第189章相处(四更,米赛赛和氏璧+1)

摊开在石桌上的宣纸上墨迹淋漓,还湿着。

谢姝宁提着笔,等图兰说话。

图兰凑近了方轻声道:“奴婢听到了淑太妃的名字。”

“嗯。”谢姝宁温声应了,眉眼弯弯望向远处,口中道,“晚些回去了再说。”

虽然今日跟来的人里头除了她身边的图兰跟玉紫外,便只有皇贵妃派来的几个,但这群人,谢姝宁也不全信。即便是皇贵妃亲点了的人,她依旧不敢掉以轻心。这宫里,行差踏错,只消一步,就完了。

隔墙有耳,在这四面通风之处,又哪里还能有秘密。

谢姝宁让图兰退下,侍候在一旁,她则站在桌前,举目望着远处的皇后一行人。

她笔下的图,亦是皇后身处的那块地方,只少了几抹身影。她画着画着便发觉,那是块好地方。若非站在高处,寻常是不会发现的。而如她这般站在高处瞧见了,却也无法听见她们私下里在谈论什么。

这般一来,这地方就成了谈话最保险的地方。

可其实,皇城里,又哪里真有保险的地方。

肃方帝的人,司礼监掌印大太监汪仁的人,还有各宫主子的人。林林总总相加,怕是数也数不清。这群人躲在暗处,就像是夏夜里的吸血的蚊虫,总在你丝毫没有察觉的时候,悄无声息地叮上一口。

痒得很,越抓越痒。

谢姝宁提笔蘸墨,嘴角笑意渐浓。

皇后到了这种节骨眼,莫非还妄图同淑太妃交好?若这是真的,淑太妃到底许了她什么?

她不由想起了如今仍住在谢家的三堂姐,三堂姐夫同是李家的人,皇后在家时,同他们可熟识?

李家又会不会在打什么主意?

她倒是隐隐约约从长房三伯母时而难掩得意的话中,听出过点东西。肃方帝似乎有意扶持谢家。这些年来,几家衰败几家欣荣。有人倒下就有人站起来。但这些原本同谢家都没有什么大关系。

谢家一来没有什么功勋,二来真比较起来,资历仍算浅薄。

若没有那些姻亲的裙带关系,谢家根本算不得什么。

谢二爷活着的时候。入驻内阁,成了首辅,倒也算光耀门楣,可即便是那时,谢家也还是比不得李家、燕家、万家、梁家、温家这样的人家……这里头,温家最末。而谢家攀上的最好关系,是梁家,其次则是温家,再一个是用孙女联姻的李家。

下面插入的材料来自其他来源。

## src/rtl/seg_pkg.sv

```systemverilog
// seg_pkg: segment width, bit positions and hex glyph table for the scan driver.
package seg_pkg;
  localparam int SEG_W = 8;
  localparam int SEG_A = 7;
  localparam int SEG_G = 1;
  localparam int SEG_DP = 0;
  localparam logic [6:0] GLYPH [16] = '{
    7'b1111110, 7'b0110000, 7'b1101101, 7'b1111001,
    7'b0110011, 7'b1011011, 7'b1011111, 7'b1110000,
    7'b1111111, 7'b1111011, 7'b1110111, 7'b0011111,
    7'b1001110, 7'b0111101, 7'b1001111, 7'b1000111
  };
  function automatic logic [6:0] hex_glyph(input logic [3:0] nib);
    return GLYPH[nib];
  endfunction
endpackage

```

## src/rtl/seg_hex_font.sv

```systemverilog
// seg_hex_font: nibble plus decimal point to {a,b,c,d,e,f,g,dp} pattern.
module seg_hex_font
  import seg_pkg::*;
(
  input  logic [3:0]       nib,
  input  logic             dp,
  output logic [SEG_W-1:0] pat
);
  always_comb begin
    pat = '0;
    pat[SEG_A:SEG_G] = hex_glyph(nib);
    pat[SEG_DP] = dp;
  end
endmodule

```

## src/rtl/seg_scan_ctrl.sv

```systemverilog
// seg_scan_ctrl: double-buffered N-digit hex seven-segment scanner.
// Define SEG_SCAN_BLINK_EN to build the per-digit blink logic.
module seg_scan_ctrl
  import seg_pkg::*;
#(
  parameter int NUM_DIGITS = 8,
  parameter int CLK_DIV = 1000,
  parameter int ACTIVE_LOW = 0,
  parameter int BLINK_DIV = 32
) (
  input  logic                    clk,
  input  logic                    rst,
  input  logic [4*NUM_DIGITS-1:0] value_i,
  input  logic                    value_valid,
  output logic                    value_ready,
  input  logic [NUM_DIGITS-1:0]   dp_i,
  input  logic [NUM_DIGITS-1:0]   blank_mask,
  input  logic                    lz_en,
  input  logic [NUM_DIGITS-1:0]   blink_mask,
  output logic [SEG_W-1:0]        seg_out,
  output logic [NUM_DIGITS-1:0]   digit_sel,
  output logic                    frame_end
);
  localparam int IW = $clog2(NUM_DIGITS);
  localparam int CW = $clog2(CLK_DIV);
  localparam int VW = 4 * NUM_DIGITS;
  localparam logic [SEG_W-1:0] SEG_OFF = (ACTIVE_LOW != 0) ? '1 : '0;
  localparam logic [NUM_DIGITS-1:0] SEL_OFF = (ACTIVE_LOW != 0) ? '1 : '0;
  logic [CW-1:0] cnt_q, cnt_d;
  logic [IW-1:0] idx_q, idx_d;
  logic pend_q, pend_d, fe_q, fe_d;
  logic [VW-1:0] pend_val_q, pend_val_d, disp_val_q, disp_val_d;
  logic [NUM_DIGITS-1:0] pend_dp_q, pend_dp_d, disp_dp_q, disp_dp_d;
  logic [NUM_DIGITS-1:0] sel_q, sel_d, lz;
  logic [SEG_W-1:0] seg_q, seg_d, font_pat;
  logic tick, wrap, take, commit, lz_run, blink_blank, blank;
  assign tick = cnt_q == CW'(CLK_DIV - 1);
  assign wrap = tick && idx_q == IW'(NUM_DIGITS - 1);
  assign take = value_valid && !pend_q;
  assign commit = wrap && pend_q;
  assign value_ready = !pend_q;
  assign seg_out = seg_q;
  assign digit_sel = sel_q;
  assign frame_end = fe_q;
  seg_hex_font u_font (
    .nib(disp_val_q[4*idx_q +: 4]),
    .dp (disp_dp_q[idx_q]),
    .pat(font_pat)
  );
  // A digit is leading-zero blank when it and every digit above it are zero.
  always_comb begin
    lz = '0;
    lz_run = lz_en;
    for (int i = NUM_DIGITS - 1; i >= 0; i--) begin
      lz_run = lz_run & (disp_val_q[4*i +: 4] == 4'h0);
      lz[i] = lz_run & (i != 0);
    end
  end
`ifdef SEG_SCAN_BLINK_EN
  localparam int BW = $clog2(BLINK_DIV + 1);
  logic [BW-1:0] blink_cnt_q, blink_cnt_d;
  logic phase_q, phase_d;
  always_comb begin
    blink_cnt_d = !wrap ? blink_cnt_q : (blink_cnt_q == BW'(BLINK_DIV - 1)) ? '0 : blink_cnt_q + 1'b1;
    phase_d = (wrap && blink_cnt_q == BW'(BLINK_DIV - 1)) ? !phase_q : phase_q;
  end
  always_ff @(posedge clk or posedge rst)
    if (rst) begin
      blink_cnt_q <= '0;
      phase_q <= 1'b0;
    end else begin
      blink_cnt_q <= blink_cnt_d;
      phase_q <= phase_d;
    end
  assign blink_blank = phase_q & blink_mask[idx_q];
`else
  logic unused_blink;
  assign unused_blink = ^blink_mask;
  assign blink_blank = 1'b0;
`endif
  assign blank = blank_mask[idx_q] | lz[idx_q] | blink_blank;
  always_comb begin
    cnt_d = tick ? '0 : cnt_q + 1'b1;
    idx_d = !tick ? idx_q : wrap ? '0 : idx_q + 1'b1;
    pend_d = take | (pend_q & !commit);
    pend_val_d = take ? value_i : pend_val_q;
    pend_dp_d = take ? dp_i : pend_dp_q;
    disp_val_d = commit ? pend_val_q : disp_val_q;
    disp_dp_d = commit ? pend_dp_q : disp_dp_q;
    fe_d = wrap;
    seg_d = (blank ? '0 : font_pat) ^ SEG_OFF;
    sel_d = (NUM_DIGITS'(1) << idx_q) ^ SEL_OFF;
  end
  always_ff @(posedge clk or posedge rst)
    if (rst) begin
      cnt_q <= '0;
      idx_q <= '0;
      pend_q <= 1'b0;
      pend_val_q <= '0;
      pend_dp_q <= '0;
      disp_val_q <= '0;
      disp_dp_q <= '0;
      fe_q <= 1'b0;
      seg_q <= SEG_OFF;
      sel_q <= SEL_OFF;
    end else begin
      cnt_q <= cnt_d;
      idx_q <= idx_d;
      pend_q <= pend_d;
      pend_val_q <= pend_val_d;
      pend_dp_q <= pend_dp_d;
      disp_val_q <= disp_val_d;
      disp_dp_q <= disp_dp_d;
      fe_q <= fe_d;
      seg_q <= seg_d;
      sel_q <= sel_d;
    end
endmodule

```

## config.mk

```make
export PLATFORM = sky130hd
export DESIGN_NAME = seg_scan_ctrl
export DESIGN_NICKNAME = d
export VERILOG_FILES = /design/src/rtl/seg_pkg.sv /design/src/rtl/seg_hex_font.sv /design/src/rtl/seg_scan_ctrl.sv
export SDC_FILE = /design/constraint.sdc
export NUM_CORES = 1
export LEC_CHECK = 0
export ABC_AREA = 0
export BUFFER_PORTS_ARGS = -buffer_cell sky130_fd_sc_hd__clkbuf_2
export CORE_AREA = 5 5 105 107
export DETAILED_ROUTE_END_ITERATION = 10
export DIE_AREA = 0 0 110 112
export PLACE_DENSITY = 0.74
export RECOVER_POWER = 50
export SLEW_MARGIN = 20
export SYNTH_ARGS = -nofsm -noshare
export SYNTH_HDL_FRONTEND = slang
export SYNTH_SLANG_ARGS = --single-unit
```

## constraint.sdc

```tcl
create_clock -name clk -period 3.95 [get_ports clk]
set_clock_uncertainty 0.15 [all_clocks]
set_input_delay 0.79 -clock clk [delete_from_list [all_inputs] [get_ports clk]]
set_output_delay 0.79 -clock clk [all_outputs]
set_load 0.1 [all_outputs]
```

==> Word-level counts from Yosys, hierarchy flattened <==
Memory sizes are Yosys's and may differ from the RTL's.
Index checks and enable logic that the tools add are counted.
{ "totals": {"register_bits": 111, "romBits": 112, "in_bits": 60, "out_inout_bits": 18, "elab_cells": 53, "n_memories": 1} }
{ "classes": {"addsub": 2, "n_lt_le_gt_ge": 2, "n_eq_ne": 2, "shift": 2, "mux": 11, "bitwise": 11, "n_reduce_logical": 12} }
{ "memory_table": {"columns": ["memory", "depth", "word_bits", "rd", "rd_clocked_by_memory_dff", "wr", "line", "text"], "rows": [
  ["(no name shown)", 16, 7, 1, 0, 0, "seg_pkg.sv:14", "return GLYPH[nib];"]
]} }
{ "op_table": {"columns": ["op", "count"], "rows": [
  ["variable part select 32 x 6 -> 4 bit", 1],
  ["logical NOT 4 bit", 7],
  ["2-to-1 mux 7 bit", 2],
  ["adder 10 x 1 -> 10 bit (second input constant)", 1],
  ["equality test 10 bit (second input constant)", 1],
  ["2-to-1 mux 10 bit", 1],
  ["binary-select mux 1 bit (select 3 bit)", 3],
  ["AND 1 bit", 8],
  ["2-to-1 mux 8 bit", 1],
  ["<< shifter 1 x 3 -> 8 bit (first input constant)", 1],
  [">= comparator 5 bit (second input constant)", 1],
  ["inverter 4 -> 5 bit", 1],
  ["< comparator 3 x 4 -> 1 bit (second input constant)", 1],
  ["adder 3 x 1 -> 3 bit (second input constant)", 1],
  ["equality test 3 bit (second input constant)", 1],
  ["logical AND 1 bit", 3],
  ["2-to-1 mux 1 bit", 3],
  ["2-to-1 mux 3 bit", 1],
  ["logical NOT 1 bit", 2],
  ["bitwise OR 1 bit", 2]
]} }

==> Longest topological paths before layout <==
Gate-level depths: netlist (run 1).
{ "logic_depth": {"ltp_word": 12, "ltp_mapped": 9, "mapped_depth_nobuf": 8} }

==> Modules after synthesis <==
A second synthesis (run 1) with hierarchy kept.
{ "unflattened": {"cells_unflattened": 364, "area_unflattened_um2": 5186.2} }
{ "by_module_without_submodules": {"columns": ["mod", "n_inst", "cells_each", "area_each_um2", "seq_area_each_um2"], "rows": [
  ["seg_scan_ctrl", 1, 330, 4890.9, 2777.7],
  ["seg_hex_font", 1, 34, 295.3, 0.0]
]} }

==> Least setup slack after synthesis (run 1) <==
No wires, ideal clock.
{ "synth_timing": {"kind": "flip-flop to flip-flop", "startpoint": "register idx_q[1]", "endpoint": "register seg_q[1] (netlist: seg_out[1])", "setup_ps": 77, "arrival_time_ps": 2099, "required_ps": 3723, "setup_slack_ps": 1624, "path_stages_with_launch": 9, "path_buffers": 1, "period_less_slack_ps": 2326, "cell_sequence": "dfrtp_1 buf_6 mux4_1 mux2i_1 inv_1 ha_1 mux2i_1 o22ai_1 a21oi_1"} }
{ "synth_via": {"elab_chain_len": 6, "elab_cells_between_ends": 11, "classes_between": "shift: 1; mux: 7; bitwise: 2; memory: 1"} }
{ "synth_lines": {"columns": ["item", "line", "text"], "rows": [
  ["start, declared", "seg_scan_ctrl.sv:30", "logic [IW-1:0] idx_q, idx_d;"],
  ["start signal, assigned", "seg_scan_ctrl.sv:108", "idx_q <= idx_d;"],
  ["variable part select 32 x 6 -> 4 bit", "seg_scan_ctrl.sv:46", ".nib(disp_val_q[4*idx_q +: 4]),"],
  ["inverter 4 -> 5 bit (implied by the code)", "seg_pkg.sv:14", null],
  ["memory (16 x 7 bit)", null, null],
  ["2-to-1 mux 7 bit (implied by the code) (2 in series)", "seg_pkg.sv:14", null],
  ["2-to-1 mux 8 bit (*)", "seg_scan_ctrl.sv:91", "seg_d = (blank ? '0 : font_pat) ^ SEG_OFF;"],
  ["via seg_d[1]", "seg_scan_ctrl.sv:35", "logic [SEG_W-1:0] seg_q, seg_d, font_pat;"],
  ["end signal, assigned", "seg_scan_ctrl.sv:115", "seg_q <= seg_d;"],
  ["end, declared", "seg_scan_ctrl.sv:35", null]
]} }
The timed path passes the listed nets; every way through them passes the cells marked *. The select of a mux whose other input is x is not followed.
A chain may end at the register's enable or synchronous reset.

==> results.json, run 1 <==
{
  "status": "finished with violations",
  "violations": "capacitance limit, slew limit",
  "rr_worst_depth": 6,
  "initial_utilization_pct": 48.85,
  "dp_hpwl_um": 6490,
  "synthCells": 340,
  "cts_hold_buf": 0,
  "htree_levels": 3,
  "synthesis.area_um2": 4907,
  "tns_ns": 0,
  "viasPerCell": 5.252,
  "min_period_over_period_pct": 72.20,
  "wl_um": 8949,
  "firstDrtPassIters": 4,
  "rows": 37,
  "cts.repair.resized": 0,
  "io_buffers": 69,
  "area_delta_synth_final_pct": 13.77,
  "reg2reg_to": "disp_dp_q[0]",
  "root_buffer": "clkbuf_8",
  "cts_buffers": 9,
  "track_usage_pct": 15.58,
  "reg2reg_from": "idx_q[1]",
  "drtIter0Drc": 145,
  "power_density_nw_per_um2": 357.8,
  "finalHoldViolCount": 0,
  "grt_max_degree": 91,
  "post_cts_buffers": 0,
  "ys_seq_elements": 111,
  "clkTransAtPathRegs_ns": 0.09,
  "finalWeightedCongestion": 0.8681,
  "p_leak_nw": 2.756,
  "worst_slew_pin_slew_ns": 1.829,
  "slew_violations": 91,
  "ff2ff_setup_slack_ns": 1.14,
  "ys_seq_area_share_pct": 56.60,
  "core_area_um2": 10050,
  "finalSetupViolations": 0,
  "post_synth_num_cell_types": 40,
  "final_area_um2": 5583,
  "crit_path_end_kind": "asynchronous set/reset pin",
  "synthFlopType": "dfrtp_1",
  "antenna_found_initial": 0,
  "relSlewSlack_pct": -21.93,
  "grt_pass1_vias": 2990,
  "ctsLongestPathBuffers": 2,
  "drive_above_1_share_pct": 41.45,
  "worstSetupStartpoint": "rst",
  "grt.overflow.total": 0,
  "cts_tree": "built",
  "start_kind": "primary input",
  "synth_edf_count": 0,
  "num_io_pins": 78,
  "period_needed_ns": 2.852,
  "crit_required_ns": 4.11,
  "cp-endpoint": "pend_val_q[25]",
  "synth_fp_nets": 413,
  "clock.fmax_ghz": 0.3506,
  "synth-async-reset-ratio_pct": 100.0,
  "crit_type": "in -> async",
  "ir_drop_mv": 0.1893,
  "cap_violations": 1,
  "wire_per_inst_um": 16.24,
  "hold_path.class": "reg -> reg",
  "fp.dieW_um": 110,
  "placed_area_um2": 5390,
  "min_path_cells": 1,
  "drc_errors": 0,
  "syn_avg_cell_area_um2": 14.43,
  "worstPathArrival_ns": 3.02,
  "cp_max_fo": 90,
  "clk-insertion-delay-late_ns": 0.36,
  "vias": 2894,
  "fin_nets": 483,
  "die_h_um": 112,
  "cts.sinks": 111,
  "ys_warn_count": 0,
  "dieArea_um2": 12320,
  "rsz0062_at_grt": "false",
  "final_antenna_net_count": 0,
  "n_antenna_cell": 0,
  "grt_first_pass_wirelength_um": 14980
}
[layout make-up]
cell class | instances | area [um^2]
well taps | 136 | 170.2
clock buffers | 13 | 148.9
multi-input cells | 205 | 2023
repair buffers | 74 | 382.9
fillers | 853 | 4463
flip-flops and latches | 111 | 2778
inverters | 9 | 37.54
clock inverters | 3 | 42.54
[flip-flops by register name (all words and copies together), names as in the netlist]
name        flops
cnt_q          10
digit_sel       8
disp_dp_q       8
disp_val_q     32
frame_end       1
idx_q           3
pend_dp_q       8
pend_q          1
pend_val_q     32
seg_out         8
[kinds of logic after synthesis]
family / after synthesis / synth area share, %
flip-flops: 111 / 56.60
multiplexers: 104 / 27.41
AND/OR/NAND/NOR: 52 / 5.508
AO/OA/AOI/OAI: 30 / 3.927
buffers and inverters: 24 / 2.167
adder cells (fa/ha/maj): 13 / 3.315
XOR/XNOR: 6 / 1.071
[Yosys cell counts, types with 2 or more instances]
cell / number / area (um^2)
dfrtp_1: 111 / 2778
mux2_2: 81 / 912.1
ha_1: 13 / 162.7
nor2_1: 13 / 48.80
a21oi_1: 9 / 45.04
mux4_1: 9 / 236.5
inv_1: 8 / 30.03
mux2i_1: 8 / 80.08
o21ai_0: 8 / 40.04
buf_2: 7 / 35.03
clkbuf_1: 7 / 26.28
nand2_1: 7 / 26.28
nor4_1: 7 / 43.79
nand3_1: 6 / 30.03
nor2b_1: 5 / 31.28
o22ai_1: 5 / 31.28
xor2_1: 4 / 35.03
and2_1: 3 / 18.77
and3_1: 3 / 18.77
mux4_2: 3 / 67.56
nand2b_1: 2 / 12.51
nand4_1: 2 / 12.51
xnor2_1: 2 / 17.52
[layer usage]
metal	up-vias	wire (um)	global-route usage, %
met5	-	0	0
met4	0	235	6.401
met3	20	489	3.536
met2	77	4227	23.95
met1	1427	3997	21.30
li1	1370	-	-
[how the worst min path moves through the flow]
| stage | startpoint | endpoint | slack (ns) |
|---|---|---|---|
| after floorplan | cnt_q[8] | cnt_q[8] | 0.30 |
| after global placement | cnt_q[0] | cnt_q[0] | 0.31 |
| after detailed placement | cnt_q[0] | cnt_q[0] | 0.32 |
| after CTS | cnt_q[0] | cnt_q[0] | 0.33 |
| after global routing | cnt_q[8] | cnt_q[8] | 0.36 |
| final | cnt_q[0] | cnt_q[0] | 0.33 |
[worst max-delay path, stage by stage]
cell	delay, ns
clkbuf_1	0.10
clkinvlp_4	1.15
clkbuf_1	0.93
[power breakdown]
group / total, mW / internal [mW] / leakage, nW / switching, mW
clock network: 0.659 / 0.311 / 0.0936 / 0.348
logic: 0.126 / 0.0576 / 1.21 / 0.0682
registers: 1.21 / 1.19 / 1.45 / 0.0263
total: 2.00 / 1.55 / 2.76 / 0.443
[through the flow]
stage	utilization [%]	setup WS (ns)	hold WS [ns]	cells	power, mW
2_1_floorplan	-	0.07935	0.2969	340	1.311
3_3_place_gp	53.66	1.270	0.3145	534	1.359
3_5_place_dp	53.66	1.199	0.3211	534	1.366
4_1_cts	55.56	1.178	0.3341	550	2.021
5_1_grt	55.57	0.4953	0.3554	551	2.082
6_report	55.57	1.098	0.3299	551	1.997
[layout by cell type, fill, tap and decap left out, types with 3 or more instances in the layout]
master,count
a21oi_1,9
nor2b_1,5
nor4_1,7
clkbuf_8,10
ha_1,13
xor2_1,4
clkbuf_2,68
and3_1,3
nor2_1,13
dfrtp_1,111
o22ai_1,5
mux2i_1,8
mux4_2,3
mux4_1,9
clkbuf_1,7
nand3_1,6
o21ai_0,8
mux2_2,81
inv_1,8
nand2_1,7
Power figures use the tool's default switching activity.
==> inputs of run 2 (changes only) <==
==> constraint.sdc (replaced) <==
create_clock -name clk -period 2.59 [get_ports clk]
set_clock_uncertainty 0.15 [all_clocks]
set_input_delay 0.518 -clock clk [delete_from_list [all_inputs] [get_ports clk]]
set_output_delay 0.518 -clock clk [all_outputs]
set_load 0.1 [all_outputs]
==> results.json, run 2 (synthesis results as in run 1) <==
{
  "cap_violations": 0,
  "finalPower_mw": 3.056,
  "dp_hpwl_um": 6814,
  "slowest_delay_ns": 0.68,
  "reg2reg_to": "seg_out[2]",
  "seqCellArea_um2": 2779,
  "n_antenna_cell": 0,
  "post_cts_buffers": 0,
  "crit_buf_inv": 1,
  "period_needed_ns": 2.455,
  "final_common_cell": "dfrtp_1",
  "vias": 2931,
  "cpLargestDelayFamily": "multiplexers",
  "crit_path_end_kind": "register",
  "cp_cell_sequence": "mux4_1, mux2i_2, inv_1, ha_1, mux2i_1, o22ai_1, a21oi_1",
  "min_period_over_period_pct": 94.78,
  "htree_levels": 3,
  "final_antenna_net_count": 0,
  "die_h_um": 112,
  "worstSetupStartpoint": "idx_q[2]",
  "crit_slowest_cell": "dfrtp_1",
  "slew_violations": 0,
  "track_usage_pct": 15.97,
  "min_from": "dp_i[6]",
  "clock.fmax_ghz": 0.4073,
  "rr_worst_depth": 7,
  "reg2reg_from": "idx_q[2]",
  "top_regs": "disp_val_q x32, pend_val_q x32, cnt_q x10",
  "grt_first_pass_wirelength_um": 15320,
  "crit_type": "reg -> reg",
  "start_kind": "register",
  "grt_max_degree": 42,
  "clkTransAtPathRegs_ns": 0.10,
  "status": "finished, final reports clean",
  "wire_per_inst_um": 16.23,
  "dieArea_um2": 12320,
  "p_leak_nw": 2.797,
  "fillers": 856,
  "cts_buffers": 9,
  "path_depth": 7,
  "ctsLongestPathBuffers": 2,
  "rsz0062_at_grt": "false",
  "hold_path.class": "in -> reg",
  "viasPerCell": 5.243,
  "ir_drop_mv": 0.3166,
  "drc_errors": 0,
  "cp_max_fo": 15,
  "drtIter0Drc": 110,
  "grt.overflow.total": 0,
  "rows": 37,
  "multi_input_area_um2": 2034,
  "clk-insertion-delay-late_ns": 0.36,
  "power_density_nw_per_um2": 540.8,
  "io_buffers": 69,
  "cts_tree": "built",
  "fp.dieW_um": 110,
  "cts.sinks": 111,
  "worstPathArrival_ns": 2.59,
  "core_area_um2": 10050,
  "ff2ff_setup_slack_ns": 0.14,
  "num_io_pins": 78,
  "grt_pass1_vias": 3048,
  "initial_utilization_pct": 48.85,
  "crit_required_ns": 2.72,
  "tns_ns": 0,
  "relSlewSlack_pct": 9.020,
  "finalSetupViolations": 0,
  "fin_nets": 491,
  "worst_slew_pin_slew_ns": 1.357,
  "firstDrtPassIters": 4,
  "finalWeightedCongestion": 0.8764,
  "finalHoldViolCount": 0,
  "antenna_found_initial": 0,
  "drive_above_1_share_pct": 43.74,
  "root_buffer": "clkbuf_8",
  "final_cell_mix": "dfrtp_1, mux2_2, clkbuf_2",
  "area_delta_synth_final_pct": 15.15,
  "wl_um": 9075,
  "cp-endpoint": "seg_out[2]"
}
-- run 2: area by class of cell --
class	count	area share, %
inverter	9	0.6200
sequential	111	49.18
clock inverter	3	0.7529
multi-input combinational	205	36.01
tap	136	3.012
clock buffer	13	2.635
timing repair buffer	82	7.795
-- run 2: through the flow --
step | hold WS (ns) | setup slack, ns | area (um^2) | util [%] | instances
finish | 0.2272 | 0.1351 | 5650 | 56.25 | 559
global route | 0.2001 | 0.02051 | 5650 | 56.25 | 559
CTS | 0.1254 | 0.06511 | 5704 | 56.78 | 559
detailed placement | 0.3238 | 0.002585 | 5509 | 54.84 | 543
global placement | 0.3137 | 0.1366 | 5509 | 54.84 | 543
floorplan | 0.2969 | 0.2635 | 4911 | - | 340
-- run 2: worst min path at each step --
stage / end / cells after the start
final: pend_dp_q[6] / 2
after global routing: pend_val_q[10] / 2
after CTS: pend_q / 2
after detailed placement: cnt_q[8] / 1
after global placement: cnt_q[0] / 1
after floorplan: cnt_q[8] / 1
-- run 2: routing by layer --
layer | track usage, % | vias to the layer above | routed length (um)
met1 | 21.17 | 1452 | 4069
met4 | 5.569 | 0 | 156
met3 | 4.000 | 14 | 434
li1 | - | 1388 | -
met5 | 0 | - | 0
met2 | 25.44 | 77 | 4414
-- run 2: repair_timing --
item                                    in CTS  in global routing
endpoints found under the setup margin       1                  2
resized for setup                            1                  1
pin swaps                                    0                  0
hold buffers                                 0                  0
-- run 2: report_power, final --
group / leakage, nW / internal [mW] / total, mW / switching, mW
Combinational: 1.26 / 0.0894 / 0.193 / 0.104
Clock: 0.0936 / 0.474 / 1.01 / 0.537
Sequential: 1.45 / 1.81 / 1.85 / 0.0422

如今,谢家同梁家的关系也不过寥寥。同温家也是温温吞吞,来往鲜少,至于李家,就连谢姝宁也看不明白。

她唯独能肯定的是,谢家短时间内。怕都是起不来的。

可若是肃方帝想要抬举谢家,那事情就不同了。

京里的世家勋贵之间,需要制衡。

肃方帝也要拉拢只站在他身后的人。

延陵白家,也是好人选。但白家的根在延陵,断不会北迁。

于是,白家在肃方帝的心里,大抵就没什么大用处了。

看来看去。京都的几门,果真也还是谢家比较靠谱。

有皇后在宫里的李家,是不是提前察觉了肃方帝的意思?

谢姝宁握紧了笔管,站在那里,定了半响。

肃方帝果真有些不同了。

按理,他如今该好好韬光养晦。等膝下的几位皇子年纪再大些,再大动。但他显然已经等不及了。庆隆帝时期,他也插手朝政,可底下的那群人,仍多半是庆隆帝的喜好。

所以谢二爷一死。肃方帝便抬举了才回京没多久的谢三爷。

于他看来,谢二爷死了兴许还是桩好事。

同理,谢姝宁的父亲谢六爷,也难得肃方帝的欢心。

谁都知道,庆隆帝临终的那一段日子里,谢六爷可比大太监汪仁还得宠。这样一个人,肃方帝瞧见了,难免记起故去的先皇,心头焉能畅快。

由此可见明年谢元茂想要起复,谋个好缺,并不容易。

谢姝宁想起这些事,忽然兴致缺缺,下笔时也就不由虚浮了些,坏了一笔,遂坏了一幅画。

她就唉声叹气地将画给撕了。

玉紫跟图兰都不懂作画,见她猛然间将画了大半的画撕了揉作一团,不由轻轻惊呼了声,道:“小姐,好端端地怎么给撕了?”

“画得不好。”谢姝宁将纸团捏在掌心,漫不经心地道。

比起画画,她更擅长刺绣。

她也并不大喜欢画画。

习画,一开始便是为了画花样子。这样浅薄的理由,若在那群世家小姐里头传开,定然会叫人耻笑,讥讽她庸俗,不懂风雅。

但她既应了哥哥,那就还是得画。

然而看着眼前重新铺开的宣纸,她眉头一蹙,提起笔三两下画了一副草得不能再草的怪图便将笔丢开,嘟囔了句:“罢了,左右哥哥画得还不如我,就让他将就着看吧。”

旋即,她又吩咐玉紫:“把棋摆上,等画晾干了便收起来。”

说话间,远处的皇后,已不见踪影。

山脚下却蓦地喧闹起来。

不消一会,就有随行的太监吭哧吭哧地沿着阶梯爬上来。

谢姝宁头也不回地问道:“底下的是谁?”

“回八小姐的话,是成国公世子。”太监喘了口气,小心翼翼地看着她,回道。

亭子就这么大,谢姝宁在上头,就不好再叫世子爷上来,可就这么赶人,似乎也不是那么个规矩。几个守在下头的太监没了法子,只得派了个人上来禀报谢姝宁。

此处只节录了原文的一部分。